慶應義塾大学ヒト生物学-微生物叢-量子計算研究センター（WPI-Bio2Q）は、以下のとおり、公開セミナーを開催しました。

講演要旨

RNA molecules frequently undergo post-transcriptional modifications, which are essential for their proper function. To date, about 150 different types of chemical modifications have been identified in various RNA molecules across all domains of life. There are still a number of novel modifications to be discovered. RNA modifications appear to confer chemical diversities to simple RNA molecules basically composed of four letters, to acquire a greater variety of biological functions. These modifications play critical roles in stability and functions of RNA molecules. The physiological importance of RNA modification has been demonstrated by human diseases caused by aberrant RNA modification. We reported a severe reduction in the frequency of tRNA modifications in mitochondrial disease patients, like MELAS and MERRF. These findings provided the first evidence of RNA modification disorder. We have termed “RNA modopathy” as a new category of human diseases.

Queuosine (Q), a tRNA modification characterized by a 7-deazaguanosine with a bulky side chain, is widely present in both bacteria and eukaryotes.

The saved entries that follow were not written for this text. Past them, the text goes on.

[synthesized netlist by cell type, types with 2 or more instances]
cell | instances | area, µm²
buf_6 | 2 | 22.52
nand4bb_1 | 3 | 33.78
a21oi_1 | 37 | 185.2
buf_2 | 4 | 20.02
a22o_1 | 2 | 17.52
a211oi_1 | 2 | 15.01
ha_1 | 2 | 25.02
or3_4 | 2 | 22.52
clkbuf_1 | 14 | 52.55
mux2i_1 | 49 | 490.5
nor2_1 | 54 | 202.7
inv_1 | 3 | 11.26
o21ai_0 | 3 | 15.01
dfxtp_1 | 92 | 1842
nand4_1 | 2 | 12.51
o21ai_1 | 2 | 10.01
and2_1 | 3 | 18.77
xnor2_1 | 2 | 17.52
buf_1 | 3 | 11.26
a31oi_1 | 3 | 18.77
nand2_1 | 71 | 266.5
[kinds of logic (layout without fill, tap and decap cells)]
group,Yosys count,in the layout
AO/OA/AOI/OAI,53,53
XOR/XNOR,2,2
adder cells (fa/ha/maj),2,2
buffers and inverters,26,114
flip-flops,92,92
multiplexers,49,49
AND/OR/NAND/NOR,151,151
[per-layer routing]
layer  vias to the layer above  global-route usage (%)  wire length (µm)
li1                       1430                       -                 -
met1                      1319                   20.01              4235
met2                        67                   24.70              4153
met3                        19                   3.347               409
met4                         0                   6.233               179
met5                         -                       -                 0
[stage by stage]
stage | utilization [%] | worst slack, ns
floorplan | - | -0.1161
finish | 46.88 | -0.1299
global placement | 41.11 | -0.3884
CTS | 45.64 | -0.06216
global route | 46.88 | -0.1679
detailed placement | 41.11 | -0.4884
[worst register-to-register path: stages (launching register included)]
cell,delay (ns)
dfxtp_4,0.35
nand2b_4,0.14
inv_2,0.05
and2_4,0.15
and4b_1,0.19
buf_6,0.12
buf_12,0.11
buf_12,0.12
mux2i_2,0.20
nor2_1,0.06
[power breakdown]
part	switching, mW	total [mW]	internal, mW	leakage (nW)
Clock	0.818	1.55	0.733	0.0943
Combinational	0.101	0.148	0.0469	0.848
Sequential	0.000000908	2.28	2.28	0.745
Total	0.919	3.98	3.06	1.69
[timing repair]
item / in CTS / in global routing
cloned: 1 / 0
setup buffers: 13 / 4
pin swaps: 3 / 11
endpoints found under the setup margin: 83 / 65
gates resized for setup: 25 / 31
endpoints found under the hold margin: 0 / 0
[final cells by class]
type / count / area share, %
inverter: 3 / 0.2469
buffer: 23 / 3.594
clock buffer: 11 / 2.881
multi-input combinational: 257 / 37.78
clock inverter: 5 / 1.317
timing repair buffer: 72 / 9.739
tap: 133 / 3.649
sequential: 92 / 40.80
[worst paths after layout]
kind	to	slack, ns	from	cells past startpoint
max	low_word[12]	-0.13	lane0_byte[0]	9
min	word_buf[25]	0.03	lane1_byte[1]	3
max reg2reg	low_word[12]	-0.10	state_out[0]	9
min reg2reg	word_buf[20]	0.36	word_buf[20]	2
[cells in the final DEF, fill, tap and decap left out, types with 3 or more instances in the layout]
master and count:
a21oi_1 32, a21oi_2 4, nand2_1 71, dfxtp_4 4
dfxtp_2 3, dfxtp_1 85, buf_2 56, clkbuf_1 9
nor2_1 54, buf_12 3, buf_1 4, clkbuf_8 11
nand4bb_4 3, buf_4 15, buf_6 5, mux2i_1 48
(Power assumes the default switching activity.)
### src/rtl/timing_pkg.sv
// timing_pkg: phase numbering, buffer path codes and D0_D3 source selects for the machine cycle.
package timing_pkg;
    localparam logic [2:0] A1 = 3'd0;
    localparam logic [2:0] A2 = 3'd1;
    localparam logic [2:0] A3 = 3'd2;
    localparam logic [2:0] M1 = 3'd3;
    localparam logic [2:0] M2 = 3'd4;
    localparam logic [2:0] X1 = 3'd5;
    localparam logic [2:0] X2 = 3'd6;
    localparam logic [2:0] X3 = 3'd7;
    localparam logic [1:0] PATH_LOAD    = 2'b00;
    localparam logic [1:0] PATH_DRIVE   = 2'b01;
    localparam logic [1:0] PATH_IDLE    = 2'b10;
    localparam logic [1:0] PATH_CAPTURE = 2'b11;
    localparam logic [1:0] DSEL_PCL = 2'd0;
    localparam logic [1:0] DSEL_PCM = 2'd1;
    localparam logic [1:0] DSEL_PCH = 2'd2;
    localparam logic [1:0] DSEL_ACC = 2'd3;
endpackage

### src/rtl/phase_counter.sv
// phase_counter: free-running phase/sub-step counter; exposes next state so outputs can be registered in step.
module phase_counter
    import timing_pkg::*;
(
    input  logic       clk_2,
    input  logic       rst_n,
    output logic [2:0] phase,
    output logic       sub,
    output logic [2:0] phase_nx,
    output logic       sub_nx,
    output logic       last
);
    // X3 + 1 wraps to A1 through the 3-bit overflow
    assign phase_nx = sub ? phase + 3'd1 : phase;
    assign sub_nx   = ~sub;
    assign last     = (phase == X3) && sub;

    always_ff @(posedge clk_2 or negedge rst_n) begin
        if (!rst_n) begin
            phase <= A1;
            sub   <= 1'b0;
        end else begin
            phase <= phase_nx;
            sub   <= sub_nx;
        end
    end
endmodule

### src/rtl/machine_cycle_timing.sv
// machine_cycle_timing: 8-phase machine-cycle sequencer for the 4-bit data bus buffer.
// Every output is decoded from the next state and registered, so it lines up with phase/sub.
module machine_cycle_timing
    import timing_pkg::*;
(
    input  logic       clk_2,
    input  logic       rst_n,
    input  logic       io_out,
    input  logic       io_in,
    input  logic       two_word,
    output logic       data_bus_buffer_enable,
    output logic [1:0] data_bus_buffer_path,
    output logic [1:0] d_sel,
    output logic       opr_load,
    output logic       opa_load,
    output logic       arg_load,
    output logic       pc_inc,
    output logic       sync,
    output logic [2:0] phase,
    output logic       second_word
);
    logic       sub, sub_nx, last;
    logic [2:0] phase_nx;
    logic       io_out_q, io_in_q;
    logic       sw_nx, io_out_nx, io_in_nx, samp;
    logic       en_nx;
    logic [1:0] path_nx, dsel_nx;

    phase_counter u_phase_counter (
        .clk_2    (clk_2),
        .rst_n    (rst_n),
        .phase    (phase),
        .sub      (sub),
        .phase_nx (phase_nx),
        .sub_nx   (sub_nx),
        .last     (last)
    );

    // second word never chains into a third
    assign sw_nx     = last ? (two_word & ~second_word) : second_word;
    assign samp      = (phase == X1) && sub;
    assign io_out_nx = samp ? io_out : io_out_q;
    assign io_in_nx  = samp ? io_in : io_in_q;

    always_comb begin
        en_nx   = 1'b1;
        path_nx = PATH_IDLE;
        dsel_nx = DSEL_PCL;
        if (phase_nx <= A3) begin
            en_nx   = 1'b0;
            dsel_nx = phase_nx[1:0];
            path_nx = sub_nx ? PATH_DRIVE : PATH_LOAD;
        end else if (phase_nx == M1 || phase_nx == M2) begin
            en_nx   = 1'b0;
            path_nx = sub_nx ? PATH_CAPTURE : PATH_IDLE;
        end else if (phase_nx == X2 && io_out_nx) begin
            en_nx   = 1'b0;
            dsel_nx = DSEL_ACC;
            path_nx = sub_nx ? PATH_DRIVE : PATH_LOAD;
        end else if (phase_nx == X2 && io_in_nx) begin
            en_nx   = 1'b0;
            path_nx = sub_nx ? PATH_CAPTURE : PATH_IDLE;
        end
    end

    always_ff @(posedge clk_2 or negedge rst_n) begin
        if (!rst_n) begin
            second_word            <= 1'b0;
            io_out_q               <= 1'b0;
            io_in_q                <= 1'b0;
            data_bus_buffer_enable <= 1'b1;
            data_bus_buffer_path   <= PATH_IDLE;
            d_sel                  <= DSEL_PCL;
            opr_load               <= 1'b0;
            opa_load               <= 1'b0;
            arg_load               <= 1'b0;
            pc_inc                 <= 1'b0;
            sync                   <= 1'b0;
        end else begin
            second_word            <= sw_nx;
            io_out_q               <= io_out_nx;
            io_in_q                <= io_in_nx;
            data_bus_buffer_enable <= en_nx;
            data_bus_buffer_path   <= path_nx;
            d_sel                  <= dsel_nx;
            opr_load               <= !sub_nx && phase_nx == M2 && !sw_nx;
            opa_load               <= !sub_nx && phase_nx == X1 && !sw_nx;
            arg_load               <= !sub_nx && (phase_nx == M2 || phase_nx == X1) && sw_nx;
            pc_inc                 <= sub_nx && phase_nx == A3;
            sync                   <= phase_nx == X3;
        end
    end
endmodule
$ cat src/rtl/activation_unit_if.sv
// Vector handshake bundle between a producer/consumer (master) and the activation unit (slave).
interface activation_unit_if
  import types::*;
#(
  parameter int IN_SIZE = 16
);

  act_mode_t mode_i;
  data_type  clamp_max_i;
  logic      in_valid_i;
  logic      in_ready_o;
  data_type  data_i [0:IN_SIZE-1];
  logic      out_valid_o;
  logic      out_ready_i;
  data_type  data_o [0:IN_SIZE-1];
  logic      busy_o;

  modport master (
    output mode_i, clamp_max_i, in_valid_i, data_i, out_ready_i,
    input  in_ready_o, out_valid_o, data_o, busy_o
  );

  modport slave (
    input  mode_i, clamp_max_i, in_valid_i, data_i, out_ready_i,
    output in_ready_o, out_valid_o, data_o, busy_o
  );

endinterface

$ cat src/rtl/activation_unit_act_lane.sv
// Single-element activation function; purely combinational.
module act_lane
  import types::*;
#(
  parameter int LEAK_SHIFT = 3
) (
  input  act_mode_t mode,
  input  data_type  clamp_max,
  input  data_type  x,
  output data_type  y
);

  data_type bound;
  logic     x_neg;

  assign x_neg = x[DATA_TYPE_SIZE-1];

  // Select the activation; a negative clamp bound collapses to zero.
  // NOTE: y gets a default before the case so no path leaves it unassigned (no latch).
  always_comb begin
    bound = clamp_max[DATA_TYPE_SIZE-1] ? '0 : clamp_max;
    y     = x;
    case (mode)
      BYPASS: y = x;
      RELU:   y = x_neg ? '0 : x;
      LEAKY:  y = x_neg ? data_type'(x >>> LEAK_SHIFT) : x;
      CLAMP: begin
        if (x_neg)          y = '0;
        else if (x > bound) y = bound;
        else                y = x;
      end
      default: y = x;
    endcase
  end

endmodule
**config.mk**
```make
export PLATFORM = sky130hd
export DESIGN_NAME = sprite_blitter
export DESIGN_NICKNAME = d
export VERILOG_FILES = /design/src/rtl/sprite_defs.sv /design/src/rtl/sprite_pixel_counter.sv /design/src/rtl/sprite_blitter.sv
export SDC_FILE = /design/constraint.sdc
export NUM_CORES = 1
export LEC_CHECK = 0
export BUFFER_PORTS_ARGS = -buffer_cell sky130_fd_sc_hd__buf_2
export CAP_MARGIN = 20
export CORE_MARGIN = 1
export CORE_UTILIZATION = 48
export DETAILED_ROUTE_END_ITERATION = 10
export GPL_TIMING_DRIVEN = 0
export PLACE_DENSITY = 0.84
export SLEW_MARGIN = 10
export SYNTH_ARGS = -nofsm -noshare
export SYNTH_HDL_FRONTEND = slang
export SYNTH_SLANG_ARGS = --single-unit
```
**constraint.sdc**
```tcl
create_clock -name clock -period 3.4 [get_ports clock]
set_input_delay 0.34 -clock clock [delete_from_list [all_inputs] [get_ports clock]]
set_output_delay 0.34 -clock clock [all_outputs]
set_load 0.005 [all_outputs]
```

Unique to this modification, the free base of Q, known as queuine, is incorporated through a base replacement reaction, converting guanine (G) to Q. Eukaryotes, including humans, cannot synthesize queuine and must obtain it as a dietary nutrient from gut microbiota or dietary sources. In humans and other vertebrates, Q can be further modified by glycosylation, forming either galactosyl-queuosine (galQ) or mannosyl-queuosine (manQ). The function of these glycosylated Q modifications remained unclear for nearly half a century after their discovery. Recently, we identified two glycosyltransferases responsible for the formation of galQ and manQ and elucidated the biosynthesis, functional roles in protein synthesis, and physiological significance of these glycosylated Q tRNA modifications.